[Stored items]
== Segment start ==
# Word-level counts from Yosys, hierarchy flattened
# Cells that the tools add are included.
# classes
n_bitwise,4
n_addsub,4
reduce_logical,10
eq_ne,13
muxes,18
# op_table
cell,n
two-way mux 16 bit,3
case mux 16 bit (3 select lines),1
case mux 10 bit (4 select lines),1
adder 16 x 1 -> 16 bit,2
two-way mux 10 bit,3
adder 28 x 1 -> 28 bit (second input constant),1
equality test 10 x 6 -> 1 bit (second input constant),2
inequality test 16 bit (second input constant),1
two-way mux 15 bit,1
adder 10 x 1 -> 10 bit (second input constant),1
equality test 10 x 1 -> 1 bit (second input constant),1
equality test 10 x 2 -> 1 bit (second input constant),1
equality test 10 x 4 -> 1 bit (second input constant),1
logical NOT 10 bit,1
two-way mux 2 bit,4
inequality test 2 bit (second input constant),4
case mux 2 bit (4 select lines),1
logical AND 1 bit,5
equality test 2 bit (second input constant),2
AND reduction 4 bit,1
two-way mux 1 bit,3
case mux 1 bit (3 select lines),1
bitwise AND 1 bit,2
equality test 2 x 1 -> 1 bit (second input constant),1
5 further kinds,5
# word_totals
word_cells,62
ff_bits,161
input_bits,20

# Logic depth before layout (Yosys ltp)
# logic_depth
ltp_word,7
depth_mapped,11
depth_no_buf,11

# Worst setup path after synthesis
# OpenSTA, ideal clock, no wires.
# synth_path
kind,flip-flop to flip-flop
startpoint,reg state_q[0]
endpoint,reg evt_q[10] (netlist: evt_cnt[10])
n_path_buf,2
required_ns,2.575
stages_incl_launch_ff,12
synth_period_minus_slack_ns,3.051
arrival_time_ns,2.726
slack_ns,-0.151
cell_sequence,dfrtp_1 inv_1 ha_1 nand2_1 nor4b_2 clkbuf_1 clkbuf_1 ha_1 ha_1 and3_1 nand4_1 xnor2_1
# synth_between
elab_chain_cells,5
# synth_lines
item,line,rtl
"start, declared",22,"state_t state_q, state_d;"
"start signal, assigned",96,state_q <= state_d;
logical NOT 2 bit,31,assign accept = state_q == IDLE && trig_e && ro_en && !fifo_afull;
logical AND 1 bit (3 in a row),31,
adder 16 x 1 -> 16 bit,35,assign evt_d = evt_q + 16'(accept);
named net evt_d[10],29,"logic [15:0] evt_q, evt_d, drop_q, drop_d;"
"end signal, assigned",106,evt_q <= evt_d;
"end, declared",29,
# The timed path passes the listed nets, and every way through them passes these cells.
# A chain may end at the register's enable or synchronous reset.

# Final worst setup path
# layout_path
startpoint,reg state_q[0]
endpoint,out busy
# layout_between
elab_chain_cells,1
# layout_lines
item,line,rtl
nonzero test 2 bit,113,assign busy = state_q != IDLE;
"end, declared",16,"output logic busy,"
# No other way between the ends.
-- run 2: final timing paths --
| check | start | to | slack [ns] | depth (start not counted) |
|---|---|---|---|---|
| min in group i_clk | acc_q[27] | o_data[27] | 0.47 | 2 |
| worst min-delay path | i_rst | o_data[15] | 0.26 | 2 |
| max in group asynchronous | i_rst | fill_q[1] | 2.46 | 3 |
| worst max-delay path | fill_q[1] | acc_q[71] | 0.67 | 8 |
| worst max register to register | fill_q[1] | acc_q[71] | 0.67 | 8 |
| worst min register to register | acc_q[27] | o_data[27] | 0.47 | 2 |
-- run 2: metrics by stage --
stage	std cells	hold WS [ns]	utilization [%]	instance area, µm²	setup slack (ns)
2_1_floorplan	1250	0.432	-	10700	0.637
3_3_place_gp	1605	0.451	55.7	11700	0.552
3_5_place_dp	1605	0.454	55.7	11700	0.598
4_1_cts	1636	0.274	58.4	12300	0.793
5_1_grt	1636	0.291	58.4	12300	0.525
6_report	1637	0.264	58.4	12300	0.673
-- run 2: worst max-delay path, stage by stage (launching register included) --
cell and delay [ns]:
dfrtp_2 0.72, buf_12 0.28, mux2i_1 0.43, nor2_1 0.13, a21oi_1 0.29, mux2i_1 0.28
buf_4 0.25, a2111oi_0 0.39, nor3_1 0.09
== Segment end ==
[Action item] Nothing but the lines from the beginning of the records through the line with "# logic_depth" should appear, each printed exactly.

[Output of the exercise]
# Word-level counts from Yosys, hierarchy flattened
# Cells that the tools add are included.
# classes
n_bitwise,4
n_addsub,4
reduce_logical,10
eq_ne,13
muxes,18
# op_table
cell,n
two-way mux 16 bit,3
case mux 16 bit (3 select lines),1
case mux 10 bit (4 select lines),1
adder 16 x 1 -> 16 bit,2
two-way mux 10 bit,3
adder 28 x 1 -> 28 bit (second input constant),1
equality test 10 x 6 -> 1 bit (second input constant),2
inequality test 16 bit (second input constant),1
two-way mux 15 bit,1
adder 10 x 1 -> 10 bit (second input constant),1
equality test 10 x 1 -> 1 bit (second input constant),1
equality test 10 x 2 -> 1 bit (second input constant),1
equality test 10 x 4 -> 1 bit (second input constant),1
logical NOT 10 bit,1
two-way mux 2 bit,4
inequality test 2 bit (second input constant),4
case mux 2 bit (4 select lines),1
logical AND 1 bit,5
equality test 2 bit (second input constant),2
AND reduction 4 bit,1
two-way mux 1 bit,3
case mux 1 bit (3 select lines),1
bitwise AND 1 bit,2
equality test 2 x 1 -> 1 bit (second input constant),1
5 further kinds,5
# word_totals
word_cells,62
ff_bits,161
input_bits,20

# Logic depth before layout (Yosys ltp)
# logic_depth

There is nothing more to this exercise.